> **EXCERPTED RECORDS**:
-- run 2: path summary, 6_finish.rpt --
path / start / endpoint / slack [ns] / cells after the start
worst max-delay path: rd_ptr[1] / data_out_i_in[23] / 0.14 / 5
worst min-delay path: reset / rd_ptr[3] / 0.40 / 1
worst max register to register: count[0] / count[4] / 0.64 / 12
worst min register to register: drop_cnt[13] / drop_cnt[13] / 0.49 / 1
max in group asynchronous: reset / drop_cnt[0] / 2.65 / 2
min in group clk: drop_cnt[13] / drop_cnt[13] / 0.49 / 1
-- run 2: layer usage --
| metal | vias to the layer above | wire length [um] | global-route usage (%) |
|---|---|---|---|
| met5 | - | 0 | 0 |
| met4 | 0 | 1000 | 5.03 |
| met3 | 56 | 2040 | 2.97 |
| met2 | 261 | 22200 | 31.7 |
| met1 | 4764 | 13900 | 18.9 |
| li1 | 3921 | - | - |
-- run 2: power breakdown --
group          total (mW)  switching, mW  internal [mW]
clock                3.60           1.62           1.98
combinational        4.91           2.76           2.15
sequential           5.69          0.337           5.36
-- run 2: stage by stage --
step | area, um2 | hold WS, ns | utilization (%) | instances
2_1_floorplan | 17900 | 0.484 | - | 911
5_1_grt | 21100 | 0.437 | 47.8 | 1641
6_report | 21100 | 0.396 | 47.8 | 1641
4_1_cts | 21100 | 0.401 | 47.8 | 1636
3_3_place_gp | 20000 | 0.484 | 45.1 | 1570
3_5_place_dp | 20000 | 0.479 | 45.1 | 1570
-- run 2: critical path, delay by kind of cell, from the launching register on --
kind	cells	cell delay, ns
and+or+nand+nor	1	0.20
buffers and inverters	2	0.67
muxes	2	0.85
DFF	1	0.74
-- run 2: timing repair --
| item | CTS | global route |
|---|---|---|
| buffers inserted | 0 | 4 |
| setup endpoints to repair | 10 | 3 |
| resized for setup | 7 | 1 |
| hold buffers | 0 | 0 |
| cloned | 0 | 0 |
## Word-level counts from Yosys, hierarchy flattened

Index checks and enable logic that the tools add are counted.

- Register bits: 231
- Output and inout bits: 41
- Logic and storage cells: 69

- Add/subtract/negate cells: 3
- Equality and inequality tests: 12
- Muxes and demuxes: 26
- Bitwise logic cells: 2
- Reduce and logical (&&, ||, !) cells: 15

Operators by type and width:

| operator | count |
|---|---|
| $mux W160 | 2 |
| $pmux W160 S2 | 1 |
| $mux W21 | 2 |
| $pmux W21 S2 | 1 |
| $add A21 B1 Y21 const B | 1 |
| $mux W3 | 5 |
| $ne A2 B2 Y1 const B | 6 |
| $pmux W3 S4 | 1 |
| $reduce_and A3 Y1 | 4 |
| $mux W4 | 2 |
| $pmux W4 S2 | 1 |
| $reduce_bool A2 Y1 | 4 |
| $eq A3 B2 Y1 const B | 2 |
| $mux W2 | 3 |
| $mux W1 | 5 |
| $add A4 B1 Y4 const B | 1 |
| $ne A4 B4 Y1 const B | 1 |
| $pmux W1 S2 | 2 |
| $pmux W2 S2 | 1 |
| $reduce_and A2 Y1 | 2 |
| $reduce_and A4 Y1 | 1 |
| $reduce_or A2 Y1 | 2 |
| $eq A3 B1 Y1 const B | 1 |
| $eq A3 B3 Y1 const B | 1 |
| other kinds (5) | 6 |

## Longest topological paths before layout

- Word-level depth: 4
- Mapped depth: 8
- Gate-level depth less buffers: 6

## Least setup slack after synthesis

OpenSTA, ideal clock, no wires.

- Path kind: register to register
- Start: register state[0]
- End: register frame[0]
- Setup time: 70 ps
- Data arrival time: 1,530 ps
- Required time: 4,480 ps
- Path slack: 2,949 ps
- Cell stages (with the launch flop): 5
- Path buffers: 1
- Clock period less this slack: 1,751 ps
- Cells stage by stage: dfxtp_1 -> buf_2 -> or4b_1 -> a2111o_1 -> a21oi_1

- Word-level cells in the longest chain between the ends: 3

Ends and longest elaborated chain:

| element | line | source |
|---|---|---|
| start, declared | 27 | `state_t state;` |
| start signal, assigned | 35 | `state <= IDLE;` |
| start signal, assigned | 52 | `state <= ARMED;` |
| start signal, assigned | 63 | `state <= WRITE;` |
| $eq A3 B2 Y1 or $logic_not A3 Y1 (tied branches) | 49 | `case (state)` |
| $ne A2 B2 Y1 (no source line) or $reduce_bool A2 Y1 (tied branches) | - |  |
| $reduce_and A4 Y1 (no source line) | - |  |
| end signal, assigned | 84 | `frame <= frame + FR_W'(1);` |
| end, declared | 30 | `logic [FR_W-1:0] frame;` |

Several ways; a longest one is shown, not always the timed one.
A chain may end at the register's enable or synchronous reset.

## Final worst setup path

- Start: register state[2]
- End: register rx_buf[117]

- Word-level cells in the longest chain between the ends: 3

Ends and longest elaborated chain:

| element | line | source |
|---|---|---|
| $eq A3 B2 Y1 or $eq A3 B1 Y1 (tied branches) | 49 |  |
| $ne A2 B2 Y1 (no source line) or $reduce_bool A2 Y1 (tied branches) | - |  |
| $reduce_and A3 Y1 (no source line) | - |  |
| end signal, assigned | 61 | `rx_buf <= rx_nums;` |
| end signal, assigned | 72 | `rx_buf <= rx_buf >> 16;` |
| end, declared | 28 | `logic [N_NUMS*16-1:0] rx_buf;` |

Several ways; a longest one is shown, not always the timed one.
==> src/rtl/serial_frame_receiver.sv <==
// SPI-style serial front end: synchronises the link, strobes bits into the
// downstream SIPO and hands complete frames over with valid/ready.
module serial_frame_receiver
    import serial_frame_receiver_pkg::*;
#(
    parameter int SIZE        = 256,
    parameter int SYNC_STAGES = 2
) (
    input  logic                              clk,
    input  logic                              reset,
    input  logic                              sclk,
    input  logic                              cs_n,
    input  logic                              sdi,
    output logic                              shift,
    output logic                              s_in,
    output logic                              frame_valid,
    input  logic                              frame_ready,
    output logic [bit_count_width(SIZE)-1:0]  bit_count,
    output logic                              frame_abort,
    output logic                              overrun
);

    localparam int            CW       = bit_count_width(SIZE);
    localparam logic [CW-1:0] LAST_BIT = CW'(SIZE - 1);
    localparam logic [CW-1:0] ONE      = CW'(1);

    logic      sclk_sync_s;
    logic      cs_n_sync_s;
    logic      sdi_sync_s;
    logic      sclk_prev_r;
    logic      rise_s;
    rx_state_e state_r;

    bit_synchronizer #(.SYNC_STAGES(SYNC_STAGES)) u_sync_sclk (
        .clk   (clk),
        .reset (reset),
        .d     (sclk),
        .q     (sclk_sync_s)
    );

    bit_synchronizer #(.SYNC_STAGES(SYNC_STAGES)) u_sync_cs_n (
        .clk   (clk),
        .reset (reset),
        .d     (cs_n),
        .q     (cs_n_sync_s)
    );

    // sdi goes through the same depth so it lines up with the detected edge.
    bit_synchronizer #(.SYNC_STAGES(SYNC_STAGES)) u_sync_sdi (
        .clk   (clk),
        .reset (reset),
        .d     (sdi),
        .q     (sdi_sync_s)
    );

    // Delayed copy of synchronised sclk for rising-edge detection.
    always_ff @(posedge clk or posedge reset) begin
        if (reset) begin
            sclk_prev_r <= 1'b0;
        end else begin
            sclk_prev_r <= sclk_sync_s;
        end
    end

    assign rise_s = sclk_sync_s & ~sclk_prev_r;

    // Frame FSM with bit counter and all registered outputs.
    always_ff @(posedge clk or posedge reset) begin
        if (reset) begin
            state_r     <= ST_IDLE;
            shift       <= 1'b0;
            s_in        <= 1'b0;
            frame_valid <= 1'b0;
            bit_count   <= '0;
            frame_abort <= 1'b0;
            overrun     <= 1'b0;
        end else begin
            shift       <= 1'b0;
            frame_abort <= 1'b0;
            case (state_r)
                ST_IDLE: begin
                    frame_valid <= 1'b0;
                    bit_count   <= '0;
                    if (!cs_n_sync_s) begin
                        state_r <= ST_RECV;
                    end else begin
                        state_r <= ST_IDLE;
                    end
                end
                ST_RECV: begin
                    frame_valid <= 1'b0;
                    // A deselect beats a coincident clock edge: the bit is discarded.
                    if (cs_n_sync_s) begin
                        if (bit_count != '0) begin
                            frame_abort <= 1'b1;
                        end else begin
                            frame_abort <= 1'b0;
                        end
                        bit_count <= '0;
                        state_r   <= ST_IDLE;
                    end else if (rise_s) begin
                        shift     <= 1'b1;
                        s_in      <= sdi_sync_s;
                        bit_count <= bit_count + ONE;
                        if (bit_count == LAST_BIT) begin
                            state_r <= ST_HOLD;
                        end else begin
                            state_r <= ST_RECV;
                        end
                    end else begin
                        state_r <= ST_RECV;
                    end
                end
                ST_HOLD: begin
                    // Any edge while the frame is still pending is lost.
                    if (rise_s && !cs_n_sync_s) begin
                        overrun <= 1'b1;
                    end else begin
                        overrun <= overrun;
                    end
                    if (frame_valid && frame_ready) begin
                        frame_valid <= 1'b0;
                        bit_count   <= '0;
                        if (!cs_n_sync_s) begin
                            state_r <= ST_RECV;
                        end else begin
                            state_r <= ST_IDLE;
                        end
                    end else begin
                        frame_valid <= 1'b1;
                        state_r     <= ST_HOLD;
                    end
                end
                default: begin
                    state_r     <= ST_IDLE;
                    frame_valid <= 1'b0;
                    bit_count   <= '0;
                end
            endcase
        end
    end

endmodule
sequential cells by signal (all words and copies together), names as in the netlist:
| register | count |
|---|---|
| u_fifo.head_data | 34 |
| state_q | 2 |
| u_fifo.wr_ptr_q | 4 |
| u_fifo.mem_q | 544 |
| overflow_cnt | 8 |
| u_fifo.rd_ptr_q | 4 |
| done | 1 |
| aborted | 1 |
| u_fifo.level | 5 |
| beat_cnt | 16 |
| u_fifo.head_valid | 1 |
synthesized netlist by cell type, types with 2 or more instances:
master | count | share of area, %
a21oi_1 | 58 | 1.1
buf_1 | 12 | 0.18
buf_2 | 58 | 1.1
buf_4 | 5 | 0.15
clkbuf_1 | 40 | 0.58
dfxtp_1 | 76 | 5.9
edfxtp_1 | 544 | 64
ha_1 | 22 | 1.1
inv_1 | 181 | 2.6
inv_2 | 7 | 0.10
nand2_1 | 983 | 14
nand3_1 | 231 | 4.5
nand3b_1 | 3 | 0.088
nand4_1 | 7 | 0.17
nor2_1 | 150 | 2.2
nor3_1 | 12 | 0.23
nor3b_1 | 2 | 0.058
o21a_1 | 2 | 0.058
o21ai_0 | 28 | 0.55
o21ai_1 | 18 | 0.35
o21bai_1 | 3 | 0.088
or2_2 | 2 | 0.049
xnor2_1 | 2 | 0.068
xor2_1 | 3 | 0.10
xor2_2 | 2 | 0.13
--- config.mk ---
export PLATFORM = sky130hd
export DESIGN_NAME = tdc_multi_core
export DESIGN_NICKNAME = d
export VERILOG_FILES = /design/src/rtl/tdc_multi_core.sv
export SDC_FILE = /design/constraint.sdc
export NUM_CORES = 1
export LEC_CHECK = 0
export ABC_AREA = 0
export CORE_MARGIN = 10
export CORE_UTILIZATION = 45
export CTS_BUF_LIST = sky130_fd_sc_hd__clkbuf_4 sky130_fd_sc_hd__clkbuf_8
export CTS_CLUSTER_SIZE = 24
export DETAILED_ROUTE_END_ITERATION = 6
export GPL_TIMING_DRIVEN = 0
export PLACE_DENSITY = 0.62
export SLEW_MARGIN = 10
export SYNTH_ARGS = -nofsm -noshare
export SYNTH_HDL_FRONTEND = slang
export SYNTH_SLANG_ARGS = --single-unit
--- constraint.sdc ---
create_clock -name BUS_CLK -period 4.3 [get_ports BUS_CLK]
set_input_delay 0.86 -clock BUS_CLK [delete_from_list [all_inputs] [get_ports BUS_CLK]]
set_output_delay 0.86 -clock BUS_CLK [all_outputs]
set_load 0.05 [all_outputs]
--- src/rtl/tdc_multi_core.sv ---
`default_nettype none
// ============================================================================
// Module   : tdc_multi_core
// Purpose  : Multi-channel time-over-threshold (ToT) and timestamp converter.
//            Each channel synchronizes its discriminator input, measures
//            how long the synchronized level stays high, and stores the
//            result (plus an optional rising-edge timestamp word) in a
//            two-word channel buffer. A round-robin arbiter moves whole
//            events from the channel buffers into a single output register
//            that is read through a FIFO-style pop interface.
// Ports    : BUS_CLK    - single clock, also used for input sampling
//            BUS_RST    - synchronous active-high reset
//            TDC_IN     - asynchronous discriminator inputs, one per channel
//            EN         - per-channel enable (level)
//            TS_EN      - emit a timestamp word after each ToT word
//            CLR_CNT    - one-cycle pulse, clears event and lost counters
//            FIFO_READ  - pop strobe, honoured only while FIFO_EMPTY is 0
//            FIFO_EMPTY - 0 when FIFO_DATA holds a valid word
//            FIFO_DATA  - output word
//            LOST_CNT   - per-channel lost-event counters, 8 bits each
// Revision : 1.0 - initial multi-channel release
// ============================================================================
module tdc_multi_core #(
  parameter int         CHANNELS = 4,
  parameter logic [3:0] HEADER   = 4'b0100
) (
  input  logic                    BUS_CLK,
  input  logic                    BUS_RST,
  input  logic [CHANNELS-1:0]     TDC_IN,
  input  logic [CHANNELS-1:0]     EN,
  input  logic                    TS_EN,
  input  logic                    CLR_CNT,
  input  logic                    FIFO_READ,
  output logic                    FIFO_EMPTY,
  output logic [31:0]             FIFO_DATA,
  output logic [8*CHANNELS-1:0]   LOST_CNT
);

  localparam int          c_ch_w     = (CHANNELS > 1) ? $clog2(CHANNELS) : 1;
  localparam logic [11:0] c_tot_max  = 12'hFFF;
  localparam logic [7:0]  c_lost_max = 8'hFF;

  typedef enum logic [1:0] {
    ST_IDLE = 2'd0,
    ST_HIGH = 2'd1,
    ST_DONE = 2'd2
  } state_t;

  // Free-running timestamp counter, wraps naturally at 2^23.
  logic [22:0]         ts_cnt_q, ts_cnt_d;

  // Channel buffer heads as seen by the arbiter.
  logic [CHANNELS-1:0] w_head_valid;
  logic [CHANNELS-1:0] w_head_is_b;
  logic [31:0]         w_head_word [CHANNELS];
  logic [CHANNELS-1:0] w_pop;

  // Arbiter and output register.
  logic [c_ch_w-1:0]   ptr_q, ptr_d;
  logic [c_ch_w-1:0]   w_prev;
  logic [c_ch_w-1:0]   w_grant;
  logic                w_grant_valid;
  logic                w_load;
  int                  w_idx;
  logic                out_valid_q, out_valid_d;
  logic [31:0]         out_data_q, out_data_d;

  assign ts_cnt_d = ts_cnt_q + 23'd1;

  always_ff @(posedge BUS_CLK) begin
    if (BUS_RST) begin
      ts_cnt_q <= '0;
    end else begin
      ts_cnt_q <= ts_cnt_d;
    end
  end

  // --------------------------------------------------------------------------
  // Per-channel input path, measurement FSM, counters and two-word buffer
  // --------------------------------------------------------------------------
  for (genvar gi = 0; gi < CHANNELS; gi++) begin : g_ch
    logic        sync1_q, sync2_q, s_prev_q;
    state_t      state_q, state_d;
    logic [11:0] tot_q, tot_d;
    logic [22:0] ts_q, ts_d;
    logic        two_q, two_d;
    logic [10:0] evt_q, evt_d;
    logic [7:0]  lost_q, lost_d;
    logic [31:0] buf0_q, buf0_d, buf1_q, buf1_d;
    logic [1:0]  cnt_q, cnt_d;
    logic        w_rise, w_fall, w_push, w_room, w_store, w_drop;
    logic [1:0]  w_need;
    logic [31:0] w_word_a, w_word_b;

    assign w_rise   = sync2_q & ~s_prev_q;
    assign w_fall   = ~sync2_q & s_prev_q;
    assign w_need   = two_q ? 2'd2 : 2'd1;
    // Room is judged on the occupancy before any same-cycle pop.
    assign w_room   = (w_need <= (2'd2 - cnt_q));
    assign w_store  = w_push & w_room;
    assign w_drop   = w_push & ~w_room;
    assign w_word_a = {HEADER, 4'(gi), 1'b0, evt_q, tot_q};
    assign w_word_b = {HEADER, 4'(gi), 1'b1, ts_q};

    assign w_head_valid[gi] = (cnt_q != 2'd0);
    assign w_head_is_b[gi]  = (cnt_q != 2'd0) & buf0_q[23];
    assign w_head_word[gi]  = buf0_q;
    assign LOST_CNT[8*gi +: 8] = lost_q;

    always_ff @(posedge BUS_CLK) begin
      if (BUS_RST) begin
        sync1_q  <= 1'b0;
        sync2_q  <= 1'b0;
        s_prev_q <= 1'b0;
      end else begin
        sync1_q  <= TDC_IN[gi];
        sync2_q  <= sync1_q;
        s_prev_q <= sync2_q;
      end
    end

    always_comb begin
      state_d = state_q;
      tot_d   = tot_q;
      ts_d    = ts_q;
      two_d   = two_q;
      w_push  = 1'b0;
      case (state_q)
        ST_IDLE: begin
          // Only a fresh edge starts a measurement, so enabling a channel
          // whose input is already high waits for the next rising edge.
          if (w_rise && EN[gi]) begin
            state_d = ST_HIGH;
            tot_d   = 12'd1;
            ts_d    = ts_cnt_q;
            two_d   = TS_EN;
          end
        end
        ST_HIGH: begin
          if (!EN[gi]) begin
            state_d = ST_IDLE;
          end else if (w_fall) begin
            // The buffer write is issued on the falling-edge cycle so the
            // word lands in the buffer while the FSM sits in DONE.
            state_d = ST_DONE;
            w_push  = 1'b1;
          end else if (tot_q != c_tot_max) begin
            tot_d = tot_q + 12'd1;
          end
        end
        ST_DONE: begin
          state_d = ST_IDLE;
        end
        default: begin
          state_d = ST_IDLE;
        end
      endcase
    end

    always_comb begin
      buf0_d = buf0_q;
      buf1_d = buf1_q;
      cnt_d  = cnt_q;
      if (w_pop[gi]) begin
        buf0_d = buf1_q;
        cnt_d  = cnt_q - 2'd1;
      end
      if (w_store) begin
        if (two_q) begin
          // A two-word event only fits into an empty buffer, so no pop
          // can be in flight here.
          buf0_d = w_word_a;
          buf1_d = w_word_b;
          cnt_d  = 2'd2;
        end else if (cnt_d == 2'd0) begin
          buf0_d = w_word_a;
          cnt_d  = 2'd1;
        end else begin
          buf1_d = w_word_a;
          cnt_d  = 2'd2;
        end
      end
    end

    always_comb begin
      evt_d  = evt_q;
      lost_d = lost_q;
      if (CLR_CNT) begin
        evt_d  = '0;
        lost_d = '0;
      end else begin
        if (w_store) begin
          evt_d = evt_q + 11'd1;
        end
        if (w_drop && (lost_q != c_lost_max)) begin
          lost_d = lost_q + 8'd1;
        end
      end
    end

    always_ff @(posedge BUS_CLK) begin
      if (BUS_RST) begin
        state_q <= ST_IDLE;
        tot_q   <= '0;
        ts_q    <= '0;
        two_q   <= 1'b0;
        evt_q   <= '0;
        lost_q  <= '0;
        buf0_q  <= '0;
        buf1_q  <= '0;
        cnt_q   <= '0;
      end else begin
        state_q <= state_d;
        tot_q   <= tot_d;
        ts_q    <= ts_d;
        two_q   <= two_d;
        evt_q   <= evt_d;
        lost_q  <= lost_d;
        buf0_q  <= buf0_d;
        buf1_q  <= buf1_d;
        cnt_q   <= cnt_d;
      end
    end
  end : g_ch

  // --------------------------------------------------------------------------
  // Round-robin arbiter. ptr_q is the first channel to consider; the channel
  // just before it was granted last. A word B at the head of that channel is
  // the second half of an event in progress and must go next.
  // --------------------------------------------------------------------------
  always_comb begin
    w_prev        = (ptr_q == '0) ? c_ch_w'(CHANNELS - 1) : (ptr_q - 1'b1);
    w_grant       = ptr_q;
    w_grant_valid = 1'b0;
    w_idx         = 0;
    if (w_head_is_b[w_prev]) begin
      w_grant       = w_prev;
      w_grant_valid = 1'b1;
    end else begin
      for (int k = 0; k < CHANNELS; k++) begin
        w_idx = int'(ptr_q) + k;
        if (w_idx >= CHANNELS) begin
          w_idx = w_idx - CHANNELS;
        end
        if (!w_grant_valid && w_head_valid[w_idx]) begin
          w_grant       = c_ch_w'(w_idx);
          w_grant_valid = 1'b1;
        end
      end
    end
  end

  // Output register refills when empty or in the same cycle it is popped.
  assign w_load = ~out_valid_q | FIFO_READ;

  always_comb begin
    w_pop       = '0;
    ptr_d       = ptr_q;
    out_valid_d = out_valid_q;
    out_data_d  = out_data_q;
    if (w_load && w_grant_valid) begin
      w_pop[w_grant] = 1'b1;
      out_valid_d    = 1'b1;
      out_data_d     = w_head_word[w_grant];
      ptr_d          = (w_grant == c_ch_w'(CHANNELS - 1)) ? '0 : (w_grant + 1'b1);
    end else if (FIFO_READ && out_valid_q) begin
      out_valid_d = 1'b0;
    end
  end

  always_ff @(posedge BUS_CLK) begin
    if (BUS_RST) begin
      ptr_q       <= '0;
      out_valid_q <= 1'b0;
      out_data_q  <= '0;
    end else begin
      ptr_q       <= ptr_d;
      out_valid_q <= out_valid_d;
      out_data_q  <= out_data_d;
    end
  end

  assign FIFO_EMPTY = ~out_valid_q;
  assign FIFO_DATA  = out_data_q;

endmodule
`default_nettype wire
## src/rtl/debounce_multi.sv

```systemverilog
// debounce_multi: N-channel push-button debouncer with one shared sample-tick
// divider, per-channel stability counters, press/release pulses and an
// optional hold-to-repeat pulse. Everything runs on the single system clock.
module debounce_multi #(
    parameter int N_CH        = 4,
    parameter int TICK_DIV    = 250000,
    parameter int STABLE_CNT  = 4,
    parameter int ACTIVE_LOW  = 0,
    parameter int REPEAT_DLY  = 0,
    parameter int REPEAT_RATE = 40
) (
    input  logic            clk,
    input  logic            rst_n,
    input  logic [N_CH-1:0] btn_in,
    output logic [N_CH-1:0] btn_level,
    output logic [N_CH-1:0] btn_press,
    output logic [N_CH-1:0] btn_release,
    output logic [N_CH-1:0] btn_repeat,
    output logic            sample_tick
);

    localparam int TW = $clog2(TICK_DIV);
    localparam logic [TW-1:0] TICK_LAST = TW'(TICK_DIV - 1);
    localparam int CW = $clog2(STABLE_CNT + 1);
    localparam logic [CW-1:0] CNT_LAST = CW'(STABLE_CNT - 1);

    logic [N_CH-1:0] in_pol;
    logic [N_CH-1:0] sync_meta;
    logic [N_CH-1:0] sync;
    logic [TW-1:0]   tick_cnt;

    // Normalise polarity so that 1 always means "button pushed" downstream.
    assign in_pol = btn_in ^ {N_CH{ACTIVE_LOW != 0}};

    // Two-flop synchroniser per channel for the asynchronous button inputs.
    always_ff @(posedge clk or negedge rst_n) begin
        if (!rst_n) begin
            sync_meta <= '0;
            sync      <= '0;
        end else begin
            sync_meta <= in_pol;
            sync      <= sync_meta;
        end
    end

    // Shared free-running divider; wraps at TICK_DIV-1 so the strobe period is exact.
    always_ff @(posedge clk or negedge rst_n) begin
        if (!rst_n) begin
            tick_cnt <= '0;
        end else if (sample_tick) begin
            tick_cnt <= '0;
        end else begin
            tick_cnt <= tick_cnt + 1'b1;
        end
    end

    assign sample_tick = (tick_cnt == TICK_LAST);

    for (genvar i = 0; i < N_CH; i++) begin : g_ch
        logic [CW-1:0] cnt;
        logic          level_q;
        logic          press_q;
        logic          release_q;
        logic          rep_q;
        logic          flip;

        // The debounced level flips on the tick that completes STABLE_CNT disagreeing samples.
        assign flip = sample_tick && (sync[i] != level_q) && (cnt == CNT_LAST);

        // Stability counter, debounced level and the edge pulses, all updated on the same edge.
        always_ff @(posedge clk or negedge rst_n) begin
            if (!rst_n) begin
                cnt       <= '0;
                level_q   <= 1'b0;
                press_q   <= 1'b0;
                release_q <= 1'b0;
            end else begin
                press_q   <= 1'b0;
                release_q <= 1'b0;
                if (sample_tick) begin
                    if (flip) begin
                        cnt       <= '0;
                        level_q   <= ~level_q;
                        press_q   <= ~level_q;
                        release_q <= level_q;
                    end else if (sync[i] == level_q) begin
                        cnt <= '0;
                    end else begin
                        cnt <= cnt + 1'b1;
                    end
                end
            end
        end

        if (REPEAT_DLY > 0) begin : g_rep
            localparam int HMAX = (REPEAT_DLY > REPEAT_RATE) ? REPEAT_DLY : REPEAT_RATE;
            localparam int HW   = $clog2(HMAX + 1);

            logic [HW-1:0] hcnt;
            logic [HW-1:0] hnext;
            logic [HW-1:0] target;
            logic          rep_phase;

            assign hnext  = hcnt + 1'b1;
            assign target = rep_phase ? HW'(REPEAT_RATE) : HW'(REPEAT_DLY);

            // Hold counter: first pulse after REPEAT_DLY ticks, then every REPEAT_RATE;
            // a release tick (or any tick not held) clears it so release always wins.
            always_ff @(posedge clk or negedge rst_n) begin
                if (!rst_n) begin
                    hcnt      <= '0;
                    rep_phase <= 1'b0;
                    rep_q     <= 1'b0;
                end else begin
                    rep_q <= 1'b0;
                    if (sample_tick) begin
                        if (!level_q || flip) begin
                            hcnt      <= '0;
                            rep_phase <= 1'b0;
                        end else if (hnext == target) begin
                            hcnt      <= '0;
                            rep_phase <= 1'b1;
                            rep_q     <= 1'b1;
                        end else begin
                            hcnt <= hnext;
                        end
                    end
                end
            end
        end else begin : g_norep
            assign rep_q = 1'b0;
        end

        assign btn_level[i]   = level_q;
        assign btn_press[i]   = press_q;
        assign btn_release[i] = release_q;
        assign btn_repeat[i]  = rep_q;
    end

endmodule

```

> **WHAT THE TASK REQUIRES**:
All lines above from the line with "- Cells stage" through the line with "start, declared |", both included, are to be set down exactly, with nothing else.

> **EXERCISE ANSWER**:
- Cells stage by stage: dfxtp_1 -> buf_2 -> or4b_1 -> a2111o_1 -> a21oi_1

- Word-level cells in the longest chain between the ends: 3

Ends and longest elaborated chain:

| element | line | source |
|---|---|---|
| start, declared | 27 | `state_t state;` |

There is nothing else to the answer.